It's been 7 days since my last update. She has indeed stopped contacting the OOG.
She still hasn't recommitted and isn't coming around much, but baby steps are being taken.
Last Sat night, she gave me an pretty lengthy apology. "I'm sorry for the pain I've caused. Sorry I never accepted you for who you are. Sorry I never let you "in" all the way. I've discovered that my view of love is an adolescent one." At this point, I'm pretty numb. I just said "Thank you, that was nice of you to say.". I had no emotion in my response...I truly am numb about this. I said I didn't know what to say.
She's also searching the Internet for "emotional abuse" under the guise that my behavior...my emotional outbursts...constitute abuse or emotional blackmail. For some reason, I always thought that being cheated on was pretty abusive. I think she has an unrealistic view of herself in the universe and has narcissistic tendancies.
Yesterday, she went to her therapy (individual) session and I dropped by her parents house to pick up the dogs and take them home. So since my last update, I've been very upbeat and positive...happy and supportive. No pressure and no talk of OR. I went to leave and gave her a hug and kissed her on the cheek. I said, "Have a good session...I'll see you at home!". As I was getting in the car she grabbed my arm and gave me a kiss on the lips...nothing hot and heavy...just a kiss. So I'm confused...

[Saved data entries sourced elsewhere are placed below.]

<file path="src/design/cdr_pkg.sv">
`default_nettype none

package cdr_pkg;

    //////////////////////////////////////////////////
    // widths

    localparam int adc_width = 8;
    localparam int nti       = 4;   // interleaved lanes per clock
    localparam int pi_width  = 8;
    localparam int est_width = 32;  // estimator accumulators

    typedef logic signed [adc_width-1:0] adc_code_t;
    typedef logic signed [adc_width+2:0] pd_err_t;    // sum over nti-1 lane pairs
    typedef logic        [3:0]           gain_t;      // shift amount
    typedef logic        [pi_width-1:0]  pi_code_t;
    typedef logic        [7:0]           apb_addr_t;
    typedef logic        [31:0]          apb_data_t;
    typedef logic signed [est_width-1:0] est_t;
    typedef logic        [est_width-2:0] clamp_t;     // unsigned, fits a positive est_t

    //////////////////////////////////////////////////
    // register map

    typedef enum logic [7:0] {
        REG_CTRL       = 8'h00,
        REG_GAIN       = 8'h04,
        REG_CLAMP      = 8'h08,
        REG_PD_OFFSET  = 8'h0C,
        REG_EXT_PI     = 8'h10,
        REG_SNAP_CMD   = 8'h14,
        REG_SNAP_PHASE = 8'h18,
        REG_SNAP_FREQ  = 8'h1C,
        REG_SNAP_RAMP  = 8'h20,
        REG_STATUS     = 8'h24
    } reg_addr_e;

    typedef enum logic [1:0] {
        IDLE,
        ARMED,
        CAPTURE
    } snap_state_e;

    //////////////////////////////////////////////////
    // bundles between control and datapath

    typedef struct packed {
        logic      en_freq;     // REG_CTRL[0]
        logic      en_ramp;     // REG_CTRL[1]
        logic      en_clamp;    // REG_CTRL[2]
        logic      en_ext_pi;   // REG_CTRL[3]
        gain_t     kp;
        gain_t     ki;
        gain_t     kr;
        clamp_t    clamp_amt;
        adc_code_t pd_offset;
        pi_code_t  ext_pi;
    } cdr_cfg_t;

    typedef struct packed {
        pi_code_t phase_code;
        est_t     freq_update;
        est_t     ramp_sel;     // ramp accumulator picked by the ramp level
    } loop_state_t;

endpackage

`default_nettype wire

</file>
<file path="src/design/mm_pd.sv">
`timescale 1ns/10ps
`default_nettype none

module mm_pd (
    input  wire cdr_pkg::adc_code_t [cdr_pkg::nti-1:0] codes_i,
    input  wire logic [cdr_pkg::nti-1:0]              bits_i,
    input  wire cdr_pkg::adc_code_t                   offset_i,
    output cdr_pkg::pd_err_t                          err_o
);
    import cdr_pkg::*;

    // wide enough for the raw sum plus offset, never wraps
    localparam int sum_width = adc_width + 5;

    typedef logic signed [sum_width-1:0] sum_t;

    localparam sum_t err_max = sum_t'(2 ** (adc_width + 2) - 1);
    localparam sum_t err_min = -err_max - sum_t'(1);

    sum_t sum_raw;

    // code times sign of the neighbour's sliced bit
    function automatic sum_t mm_term(adc_code_t code, logic bit_pos);
        sum_t code_ext;
        code_ext = sum_t'(code);
        return bit_pos ? code_ext : -code_ext;
    endfunction

    //////////////////////////////////////////////////
    // mueller-muller sum over neighbouring lanes

    always_comb begin
        sum_raw = sum_t'(offset_i);
        for (int k = 1; k < nti; k++) begin
            sum_raw = sum_raw + mm_term(codes_i[k], bits_i[k-1])
                              - mm_term(codes_i[k-1], bits_i[k]);
        end
    end

    // clip to the pd_err_t range
    always_comb begin
        if (sum_raw > err_max) begin
            err_o = pd_err_t'(err_max);
        end else if (sum_raw < err_min) begin
            err_o = pd_err_t'(err_min);
        end else begin
            err_o = pd_err_t'(sum_raw);
        end
    end

endmodule

`default_nettype wire

</file>
<file path="src/design/ramp_est.sv">
`timescale 1ns/10ps
`default_nettype none

module ramp_est #(
    parameter int phase_shift = 16
) (
    input  wire logic             clk,
    input  wire logic             ext_rstb,
    input  wire logic             ramp_clk_i,
    input  wire cdr_pkg::pd_err_t  err_i,
    input  wire cdr_pkg::cdr_cfg_t cfg_i,
    output cdr_pkg::est_t         ramp_term_o,
    output cdr_pkg::est_t         ramp_sel_o
);
    import cdr_pkg::*;

    // the ramp terms feed the phase accumulator through the frequency path,
    // so the estimator needs headroom above the phase code bits
    if (phase_shift + pi_width >= est_width) begin : g_width_chk
        $error("ramp_est: est_width too small for phase_shift");
    end

    logic ramp_meta;
    logic ramp_sync;
    est_t err_gain;
    est_t pls_q;
    est_t neg_q;

    assign err_gain = (-est_t'(err_i)) <<< cfg_i.kr;  // loop runs on the negated error

    always_ff @(posedge clk or negedge ext_rstb) begin
        if (!ext_rstb) begin
            ramp_meta <= 1'b0;
            ramp_sync <= 1'b0;
            pls_q     <= '0;
            neg_q     <= '0;
        end else begin
            ramp_meta <= ramp_clk_i;    // 2-flop sync
            ramp_sync <= ramp_meta;
            if (!cfg_i.en_ramp) begin
                pls_q <= '0;
                neg_q <= '0;
            end else if (ramp_sync) begin
                pls_q <= pls_q + err_gain;
            end else begin
                neg_q <= neg_q + err_gain;
            end
        end
    end

    assign ramp_term_o = ramp_sync ? pls_q : -neg_q;
    assign ramp_sel_o  = ramp_sync ? pls_q : neg_q;

endmodule

`default_nettype wire

</file>
<file path="src/design/loop_filter.sv">
`timescale 1ns/10ps
`default_nettype none

module loop_filter #(
    parameter int phase_shift = 16,
    parameter int nout        = 2
) (
    input  wire logic                       clk,
    input  wire logic                       ext_rstb,
    input  wire cdr_pkg::pd_err_t            err_i,
    input  wire cdr_pkg::est_t               ramp_term_i,
    input  wire cdr_pkg::cdr_cfg_t           cfg_i,
    output cdr_pkg::pi_code_t [nout-1:0]    pi_ctl_o,
    output logic                            freq_cross_o,
    output cdr_pkg::pi_code_t               phase_code_o,
    output cdr_pkg::est_t                   freq_update_o
);
    import cdr_pkg::*;

    est_t     err_q;        // negated detector output
    est_t     freq_q;
    est_t     phase_q;
    est_t     prev_upd_q;
    est_t     freq_update;
    est_t     step;
    est_t     step_c;
    est_t     clamp_max;
    pi_code_t phase_code;

    //////////////////////////////////////////////////
    // integrators

    assign freq_update = (err_q <<< cfg_i.ki) + ramp_term_i;
    assign step        = (err_q <<< cfg_i.kp) + freq_q;
    assign clamp_max   = est_t'({1'b0, cfg_i.clamp_amt});

    // optional limit on the per-cycle phase step
    always_comb begin
        step_c = step;
        if (cfg_i.en_clamp) begin
            if (step > clamp_max) begin
                step_c = clamp_max;
            end else if (step < -clamp_max) begin
                step_c = -clamp_max;
            end
        end
    end

    always_ff @(posedge clk or negedge ext_rstb) begin
        if (!ext_rstb) begin
            err_q        <= '0;
            freq_q       <= '0;
            phase_q      <= '0;
            prev_upd_q   <= '0;
            freq_cross_o <= 1'b0;
        end else begin
            err_q      <= -est_t'(err_i);
            prev_upd_q <= freq_update;
            if (cfg_i.en_freq) begin
                freq_q <= freq_q + freq_update;
            end
            if (cfg_i.en_ext_pi) begin
                phase_q <= est_t'(cfg_i.ext_pi) << phase_shift;  // preload from override
            end else begin
                phase_q <= phase_q + step_c;
            end
            freq_cross_o <= freq_update > prev_upd_q;   // rising level crossing
        end
    end

    //////////////////////////////////////////////////
    // output codes

    assign phase_code    = phase_q[phase_shift +: pi_width];
    assign phase_code_o  = phase_code;
    assign freq_update_o = freq_update;

    always_comb begin
        for (int k = 0; k < nout; k++) begin
            pi_ctl_o[k] = cfg_i.en_ext_pi ? cfg_i.ext_pi : phase_code;
        end
    end

    // accumulator never moves by more than the clamp
    a_step_clamped: assert property (@(posedge clk) disable iff (!ext_rstb)
        cfg_i.en_clamp && !cfg_i.en_ext_pi |=>
            (phase_q - $past(phase_q) <= $past(clamp_max)) &&
            ($past(phase_q) - phase_q <= $past(clamp_max)));

endmodule

`default_nettype wire

</file>
<file path="src/design/cdr_ctrl.sv">
`timescale 1ns/10ps
`default_nettype none

module cdr_ctrl (
    input  wire logic                 clk,
    input  wire logic                 ext_rstb,
    input  wire logic                 psel_i,
    input  wire logic                 penable_i,
    input  wire logic                 pwrite_i,
    input  wire cdr_pkg::apb_addr_t    paddr_i,
    input  wire cdr_pkg::apb_data_t    pwdata_i,
    output cdr_pkg::apb_data_t        prdata_o,
    output logic                      pready_o,
    output logic                      pslverr_o,
    input  wire cdr_pkg::loop_state_t  loop_state_i,
    input  wire logic                 freq_cross_i,
    output cdr_pkg::cdr_cfg_t         cfg_o
);
    import cdr_pkg::*;

    logic        access;
    logic        wr_en;
    logic        snap_cmd;
    logic        addr_hit;
    reg_addr_e   addr;
    cdr_cfg_t    cfg_q;
    snap_state_e state_q;
    logic        snap_valid_q;
    pi_code_t    snap_phase_q;
    est_t        snap_freq_q;
    est_t        snap_ramp_q;

    assign access    = psel_i & penable_i;
    assign wr_en     = access & pwrite_i;
    assign addr      = reg_addr_e'(paddr_i);
    assign snap_cmd  = wr_en && (addr == REG_SNAP_CMD);
    assign pready_o  = 1'b1;                // no wait states
    assign pslverr_o = access & ~addr_hit;
    assign cfg_o     = cfg_q;

    //////////////////////////////////////////////////
    // config writes

    always_ff @(posedge clk or negedge ext_rstb) begin
        if (!ext_rstb) begin
            cfg_q <= '0;
        end else if (wr_en) begin
            case (addr)
                REG_CTRL: begin
                    cfg_q.en_freq   <= pwdata_i[0];
                    cfg_q.en_ramp   <= pwdata_i[1];
                    cfg_q.en_clamp  <= pwdata_i[2];
                    cfg_q.en_ext_pi <= pwdata_i[3];
                end
                REG_GAIN: begin
                    cfg_q.kp <= pwdata_i[3:0];
                    cfg_q.ki <= pwdata_i[7:4];
                    cfg_q.kr <= pwdata_i[11:8];
                end
                REG_CLAMP:     cfg_q.clamp_amt <= pwdata_i[est_width-2:0];
                REG_PD_OFFSET: cfg_q.pd_offset <= pwdata_i[adc_width-1:0];
                REG_EXT_PI:    cfg_q.ext_pi    <= pwdata_i[pi_width-1:0];
                default: ;  // snapshot and status are read only
            endcase
        end
    end

    //////////////////////////////////////////////////
    // read mux

    always_comb begin
        prdata_o = '0;
        addr_hit = 1'b1;
        case (addr)
            REG_CTRL: begin
                prdata_o[3:0] = {cfg_q.en_ext_pi, cfg_q.en_clamp,
                                 cfg_q.en_ramp, cfg_q.en_freq};
            end
            REG_GAIN:       prdata_o[11:0] = {cfg_q.kr, cfg_q.ki, cfg_q.kp};
            REG_CLAMP:      prdata_o[est_width-2:0] = cfg_q.clamp_amt;
            REG_PD_OFFSET:  prdata_o[adc_width-1:0] = cfg_q.pd_offset;
            REG_EXT_PI:     prdata_o[pi_width-1:0] = cfg_q.ext_pi;
            REG_SNAP_CMD:   prdata_o = '0;
            REG_SNAP_PHASE: prdata_o[pi_width-1:0] = snap_phase_q;
            REG_SNAP_FREQ:  prdata_o = snap_freq_q;
            REG_SNAP_RAMP:  prdata_o = snap_ramp_q;
            REG_STATUS:     prdata_o[1:0] = {freq_cross_i, snap_valid_q};
            default:        addr_hit = 1'b0;
        endcase
    end

    //////////////////////////////////////////////////
    // snapshot fsm, cmd write -> armed -> capture

    always_ff @(posedge clk or negedge ext_rstb) begin
        if (!ext_rstb) begin
            state_q      <= IDLE;
            snap_valid_q <= 1'b0;
        end else if (snap_cmd) begin
            state_q      <= ARMED;  // restarts from any state
            snap_valid_q <= 1'b0;
        end else begin
            case (state_q)
                ARMED:   state_q <= CAPTURE;
                CAPTURE: begin
                    state_q      <= IDLE;
                    snap_valid_q <= 1'b1;
                end
                default: state_q <= IDLE;
            endcase
        end
    end

    // frozen copy of the loop
    always_ff @(posedge clk) begin
        if (state_q == CAPTURE) begin
            snap_phase_q <= loop_state_i.phase_code;
            snap_freq_q  <= loop_state_i.freq_update;
            snap_ramp_q  <= loop_state_i.ramp_sel;
        end
    end

    // error only in an access phase that followed a setup phase
    a_slverr_access: assert property (@(posedge clk) disable iff (!ext_rstb)
        pslverr_o |-> psel_i && penable_i && $past(psel_i));

    a_valid_from_capture: assert property (@(posedge clk) disable iff (!ext_rstb)
        $rose(snap_valid_q) |-> $past(state_q) == CAPTURE);

endmodule

`default_nettype wire

</file>
<file path="src/design/cdr_top.sv">
`timescale 1ns/10ps
`default_nettype none

module cdr_top #(
    parameter int phase_shift = 16,
    parameter int nout        = 2
) (
    input  wire logic                                   clk,
    input  wire logic                                   ext_rstb,
    input  wire cdr_pkg::adc_code_t [cdr_pkg::nti-1:0]   codes_i,
    input  wire logic [cdr_pkg::nti-1:0]                bits_i,
    input  wire logic                                   ramp_clk_i,
    input  wire logic                                   psel_i,
    input  wire logic                                   penable_i,
    input  wire logic                                   pwrite_i,
    input  wire cdr_pkg::apb_addr_t                      paddr_i,
    input  wire cdr_pkg::apb_data_t                      pwdata_i,
    output cdr_pkg::apb_data_t                          prdata_o,
    output logic                                        pready_o,
    output logic                                        pslverr_o,
    output cdr_pkg::pi_code_t [nout-1:0]                pi_ctl_o,
    output logic                                        freq_cross_o
);
    import cdr_pkg::*;

    cdr_cfg_t    cfg;
    pd_err_t     pd_err;
    est_t        ramp_term;
    est_t        ramp_sel;
    est_t        freq_update;
    pi_code_t    phase_code;
    loop_state_t loop_state;

    assign loop_state = '{phase_code: phase_code, freq_update: freq_update, ramp_sel: ramp_sel};

    cdr_ctrl u_ctrl (
        .clk(clk), .ext_rstb(ext_rstb),
        .psel_i(psel_i), .penable_i(penable_i), .pwrite_i(pwrite_i),
        .paddr_i(paddr_i), .pwdata_i(pwdata_i), .prdata_o(prdata_o),
        .pready_o(pready_o), .pslverr_o(pslverr_o),
        .loop_state_i(loop_state), .freq_cross_i(freq_cross_o), .cfg_o(cfg)
    );

    mm_pd u_pd (.codes_i(codes_i), .bits_i(bits_i), .offset_i(cfg.pd_offset), .err_o(pd_err));

    ramp_est #(.phase_shift(phase_shift)) u_ramp (
        .clk(clk), .ext_rstb(ext_rstb), .ramp_clk_i(ramp_clk_i), .err_i(pd_err),
        .cfg_i(cfg), .ramp_term_o(ramp_term), .ramp_sel_o(ramp_sel)
    );

    loop_filter #(.phase_shift(phase_shift), .nout(nout)) u_loop (
        .clk(clk), .ext_rstb(ext_rstb), .err_i(pd_err), .ramp_term_i(ramp_term),
        .cfg_i(cfg), .pi_ctl_o(pi_ctl_o), .freq_cross_o(freq_cross_o),
        .phase_code_o(phase_code), .freq_update_o(freq_update)
    );

endmodule

`default_nettype wire

</file>
[config.mk]
export PLATFORM = sky130hd
export DESIGN_NAME = avmm_buffer_shim
export DESIGN_NICKNAME = d
export VERILOG_FILES = /design/src/verilog/avmm_pkg.sv /design/src/verilog/avmm_buffer_shim.sv /design/src/verilog/avmm_fifo.sv
export SDC_FILE = /design/constraint.sdc
export NUM_CORES = 1
export LEC_CHECK = 0
export BUFFER_PORTS_ARGS = -buffer_cell sky130_fd_sc_hd__buf_4
export CAP_MARGIN = 20
export CORE_AREA = 2 2 120 238
export CTS_CLUSTER_DIAMETER = 100
export DETAILED_ROUTE_END_ITERATION = 8
export DIE_AREA = 0 0 122 240
export PLACE_DENSITY_LB_ADDON = 0.05
export SKIP_CTS_REPAIR_TIMING = 1
export SLEW_MARGIN = 20
export SYNTH_ARGS = -nofsm -noshare
export SYNTH_HDL_FRONTEND = slang
export SYNTH_SLANG_ARGS = --single-unit
export TNS_END_PERCENT = 30
[constraint.sdc]
create_clock -name mem_master -period 13.1 [get_ports mem_master]
set_input_delay 0.655 -clock mem_master [delete_from_list [all_inputs] [get_ports mem_master]]
set_output_delay 0.655 -clock mem_master [all_outputs]
set_load 0.02 [all_outputs]
[src/verilog/avmm_pkg.sv]
// Avalon memory subsystem definitions

package avmm_pkg;

    // Word address and data widths seen on every port
    localparam int ADDR_W = 10;
    localparam int DATA_W = 32;
    localparam int BE_W = DATA_W / 8;

    // Implemented words; any address at or above this is out of range
    localparam int MEM_WORDS = 256;
    localparam int MEM_AW = $clog2(MEM_WORDS);

    // Per-port command buffer depth and the almost-full threshold
    localparam int CMD_DEPTH = 8;
    localparam int CMD_ALMFULL = 2;
    localparam int CMD_SPACE_W = $clog2(CMD_DEPTH + 1);

    // Port-order tracking in the arbiter, deeper than the responses in flight
    localparam int ORDER_DEPTH = 4;
    localparam int ORDER_SPACE_W = $clog2(ORDER_DEPTH + 1);

    // Avalon response codes
    localparam logic [1:0] RSP_OKAY = 2'd0;
    localparam logic [1:0] RSP_SLVERR = 2'd2;

    // One command as presented by a requester
    typedef struct packed {
        logic read;
        logic write;
        logic [ADDR_W-1:0] address;
        logic [DATA_W-1:0] writedata;
        logic [BE_W-1:0] byteenable;
    } avmm_req_t;

    // Read and write responses, neither of them back-pressured
    typedef struct packed {
        logic readdatavalid;
        logic [DATA_W-1:0] readdata;
        logic [1:0] response;
        logic writeresponsevalid;
        logic [1:0] writeresponse;
    } avmm_rsp_t;

    // Index of the requesting port
    typedef logic [0:0] port_id_t;

endpackage
## config.mk

```make
export PLATFORM = sky130hd
export DESIGN_NAME = avmm_arbiter
export DESIGN_NICKNAME = d
export VERILOG_FILES = /design/src/verilog/avmm_pkg.sv /design/src/verilog/avmm_arbiter.sv /design/src/verilog/avmm_fifo.sv
export SDC_FILE = /design/constraint.sdc
export NUM_CORES = 1
export LEC_CHECK = 0
export CAP_MARGIN = 10
export CORE_AREA = 2 2 103 105
export DETAILED_ROUTE_END_ITERATION = 7
export DIE_AREA = 0 0 105 107
export DONT_BUFFER_PORTS = 1
export HOLD_SLACK_MARGIN = 0.03
export SLEW_MARGIN = 40
export SYNTH_ARGS = -nofsm -noshare
export SYNTH_HDL_FRONTEND = slang
export SYNTH_SLANG_ARGS = --single-unit
```

## constraint.sdc

```tcl
create_clock -name mem_master -period 2.2 [get_ports mem_master]
set_input_delay 0.44 -clock mem_master [delete_from_list [all_inputs] [get_ports mem_master]]
set_output_delay 0.44 -clock mem_master [all_outputs]
set_load 0.02 [all_outputs]
```

## src/verilog/avmm_pkg.sv

```systemverilog
// Avalon memory subsystem definitions

package avmm_pkg;

    // Word address and data widths seen on every port
    localparam int ADDR_W = 10;
    localparam int DATA_W = 32;
    localparam int BE_W = DATA_W / 8;

    // Implemented words; any address at or above this is out of range
    localparam int MEM_WORDS = 256;
    localparam int MEM_AW = $clog2(MEM_WORDS);

    // Per-port command buffer depth and the almost-full threshold
    localparam int CMD_DEPTH = 8;
    localparam int CMD_ALMFULL = 2;
    localparam int CMD_SPACE_W = $clog2(CMD_DEPTH + 1);

    // Port-order tracking in the arbiter, deeper than the responses in flight
    localparam int ORDER_DEPTH = 4;
    localparam int ORDER_SPACE_W = $clog2(ORDER_DEPTH + 1);

    // Avalon response codes
    localparam logic [1:0] RSP_OKAY = 2'd0;
    localparam logic [1:0] RSP_SLVERR = 2'd2;

    // One command as presented by a requester
    typedef struct packed {
        logic read;
        logic write;
        logic [ADDR_W-1:0] address;
        logic [DATA_W-1:0] writedata;
        logic [BE_W-1:0] byteenable;
    } avmm_req_t;

    // Read and write responses, neither of them back-pressured
    typedef struct packed {
        logic readdatavalid;
        logic [DATA_W-1:0] readdata;
        logic [1:0] response;
        logic writeresponsevalid;
        logic [1:0] writeresponse;
    } avmm_rsp_t;

    // Index of the requesting port
    typedef logic [0:0] port_id_t;

endpackage
```

## src/verilog/avmm_arbiter.sv

```systemverilog
// Round-robin arbiter with response routing
`timescale 1ns/10ps

module avmm_arbiter
(
    input  logic mem_master,
    input  logic rst,
    input  avmm_pkg::avmm_req_t cmd0,
    input  avmm_pkg::avmm_req_t cmd1,
    input  logic cmd_valid0,
    input  logic cmd_valid1,
    output logic grant0,
    output logic grant1,
    output avmm_pkg::avmm_req_t mem_req,
    input  avmm_pkg::avmm_rsp_t mem_rsp,
    output avmm_pkg::avmm_rsp_t rsp0,
    output avmm_pkg::avmm_rsp_t rsp1
);

    import avmm_pkg::*;

    // Port that wins if both request in the same cycle
    port_id_t rr_ptr;

    logic order_push;
    port_id_t order_port;
    logic order_pop;
    port_id_t order_head;
    logic order_not_empty;
    logic [ORDER_SPACE_W-1:0] order_space;
    logic rsp_valid;

    // Port 0 wins when it has priority or port 1 is idle, and the same for port 1
    assign grant0 = cmd_valid0 && ((rr_ptr == 1'b0) || !cmd_valid1);
    assign grant1 = cmd_valid1 && ((rr_ptr == 1'b1) || !cmd_valid0);

    assign order_push = grant0 || grant1;
    assign order_port = grant1 ? 1'b1 : 1'b0;

    // Priority moves to the port that did not win
    always_ff @(posedge mem_master)
    begin
        if (rst)
        begin
            rr_ptr <= 1'b0;
        end
        else if (order_push)
        begin
            rr_ptr <= ~order_port;
        end
    end

    // The command register toward the memory goes idle when nothing is granted
    always_ff @(posedge mem_master)
    begin
        mem_req <= grant1 ? cmd1 : cmd0;
        if (rst || !order_push)
        begin
            mem_req.read <= 1'b0;
            mem_req.write <= 1'b0;
        end
    end

    // The memory answers in order, so the oldest recorded port owns each response
    avmm_fifo
    #(
        .payload_t(port_id_t),
        .DEPTH(ORDER_DEPTH)
    )
    u_order_fifo
    (
        .mem_master(mem_master),
        .rst(rst),
        .push(order_push),
        .push_data(order_port),
        .pop(order_pop),
        .head(order_head),
        .not_empty(order_not_empty),
        .space(order_space)
    );

    assign rsp_valid = mem_rsp.readdatavalid || mem_rsp.writeresponsevalid;
    assign order_pop = rsp_valid;

    // Both ports see the payload but only the owner sees the valid flags
    always_comb
    begin
        rsp0 = mem_rsp;
        rsp1 = mem_rsp;
        if (!order_not_empty || (order_head != 1'b0))
        begin
            rsp0.readdatavalid = 1'b0;
            rsp0.writeresponsevalid = 1'b0;
        end
        if (!order_not_empty || (order_head != 1'b1))
        begin
            rsp1.readdatavalid = 1'b0;
            rsp1.writeresponsevalid = 1'b0;
        end
    end

endmodule

```

## src/verilog/avmm_fifo.sv

```systemverilog
// Synchronous FIFO with free-space count
`timescale 1ns/10ps

module avmm_fifo
#(
    parameter type payload_t = logic,
    parameter int DEPTH = 4
)
(
    input  logic mem_master,
    input  logic rst,
    input  logic push,
    input  payload_t push_data,
    input  logic pop,
    output payload_t head,
    output logic not_empty,
    output logic [$clog2(DEPTH+1)-1:0] space
);

    localparam int PTR_W = $clog2(DEPTH);
    localparam int CNT_W = $clog2(DEPTH + 1);

    // Entry storage holds payload only and needs no reset
    payload_t store [DEPTH];

    logic [PTR_W-1:0] rd_ptr;
    logic [PTR_W-1:0] wr_ptr;
    logic [CNT_W-1:0] count;
    logic do_push;
    logic do_pop;

    // Pointers wrap at DEPTH so any depth works, not just powers of two
    function automatic logic [PTR_W-1:0] next_ptr(input logic [PTR_W-1:0] p);
        return (p == PTR_W'(DEPTH - 1)) ? '0 : p + 1'b1;
    endfunction

    // A push into a full FIFO or a pop from an empty one is dropped
    assign do_push = push && (count != CNT_W'(DEPTH));
    assign do_pop = pop && (count != '0);

    always_ff @(posedge mem_master)
    begin
        if (do_push)
        begin
            store[wr_ptr] <= push_data;
        end
    end

    always_ff @(posedge mem_master)
    begin
        if (rst)
        begin
            rd_ptr <= '0;
            wr_ptr <= '0;
            count <= '0;
        end
        else
        begin
            if (do_push)
            begin
                wr_ptr <= next_ptr(wr_ptr);
            end
            if (do_pop)
            begin
                rd_ptr <= next_ptr(rd_ptr);
            end
            // Simultaneous push and pop leave the count unchanged
            case ({do_push, do_pop})
                2'b10: count <= count + 1'b1;
                2'b01: count <= count - 1'b1;
                default: count <= count;
            endcase
        end
    end

    // The head is read straight from storage, so a push shows up one cycle later
    assign head = store[rd_ptr];
    assign not_empty = (count != '0);
    assign space = CNT_W'(DEPTH) - count;

endmodule

```

==> flow_summary.toml <==
[detailed_routing]
drtAntennaViolNets = 0
drcViolationCount = 0
via_per_inst = 4.33
met3_length_um = 619
wl_met1_um = 2000
drtIter0Drc = 35
wirelength_um = 5640
via_count = 1411
wl_per_cell_um = 17.3
first_pass_iters = 4
route.met2.wl_um = 2820
routed.top_layer = "met4"

[worst_setup_path]
rr_worst_depth = 9
reg2reg_slack_ns = 0.17
rr_startpoint = "u_order_fifo.count[0]$_SDFFE_PP0P_"
worstSetupStartpointType = "register"
cp_max_fo = 6
timing.rr.end = "u_order_fifo.count[2]$_SDFFE_PP0P_"
critPathArrivalTime_ns = 2.29
required_ns = 2.46
cp-end-kind = "register"
worstSetupPathType = "register to register"

[hold_path]
holdPathEnd = "u_order_fifo.count[2]$_SDFFE_PP0P_"
worstHoldPathType = "input port to register"
whs_path_depth = 1
hold_start = "rst"

[layout]
area_growth_pct = -5.04
layout_commonest_cell = "dfxtp_1"
n_antenna_cell = 0
nets = 330
final_cell_mix = "dfxtp_1 (57), mux2_4 (29), mux2_2 (17), nor2_1 (10), clkbuf_8 (9)"
fin_area_um2 = 2780
fillers = 1076
seqCellArea_um2 = 1280
multi_input_area_um2 = 1030
layout-drive-gt1-share_pct = 38.4

[floorplan]
num_rows = 37
die_w_um = 105
start_util_pct = 29.0
fp.dieH_um = 107
ios = 264
core-area_um2 = 10100
dieArea_um2 = 11200

[synth]
syn_area_um2 = 2930
ys_seq_area_share_pct = 43.7
syn-num-nets = 393
synth.distinct_cells = 32
synth.ff_latch_count = 62
syn_inst = 248
avgSynthCellArea_um2 = 11.8
yosys_warnings = 0

[sta]
period_share_pct = 92.1
fmax_mhz = 493
hold_slack_ns = 0.162
finalSetupViolations = 0
fin_worst_skew_ns = 0.00873
fin_crit_ns = 2.03
worst_pin_slew_ns = 0.459
drv_slew = 0
relSlewSlack_pct = 69.4
hold_viol = 0

[global_route]
grt_overflow = 0
grt_max_degree = 30
grt_pass1_wl_um = 7640
grt_antenna_before_repair = 0
track_usage_pct = 9.37
grt_pass1_vias = 1441

[placed_design]
portBuffers = 0
gp_congestion = 0.769
dp_hpwl_um = 4400
post_dp_cell_area_um2 = 2540

[clock_network]
clk_pin_slew_ns = 0.07
clk_latency_ns = 0.33
cts_tree = "done"
clock_sinks = 62
cts_root_buf = "clkbuf_8"
numCtsBuffers = 9
htreeDepth = 3
cts.path.max_buffers = 2

[job]
max_cap_violations = 0

[power_and_ir_drop]
max-vdd-ir-drop_mv = 0.328
leakagePower_nw = 1.21
p_per_area_nw_per_um2 = 1160

[status]
status = "completed"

As this process has gone on, I'm starting to wonder if I wouldn't be happier with someone else? She may or may not want to come back to me, but now I'm climbing on the fence. Out of curiosity, I've searched on some singles and social networking sites. The feedback I've gotten has been way more than I expected. There are so many beautiful sexy loving women out there, I can really see that if my wife does leave...I'll have no problem moving on. I'll be hurt and it'll take time to get over her, but as they say, the best way to get over someone is to find a new someone....Just reconnecting with other women, truthfully and openly, has shown me that I deserve more than I have had from my wife. I deserve a whole person to be my partner, not a narcissistic partial personality. I deserve better.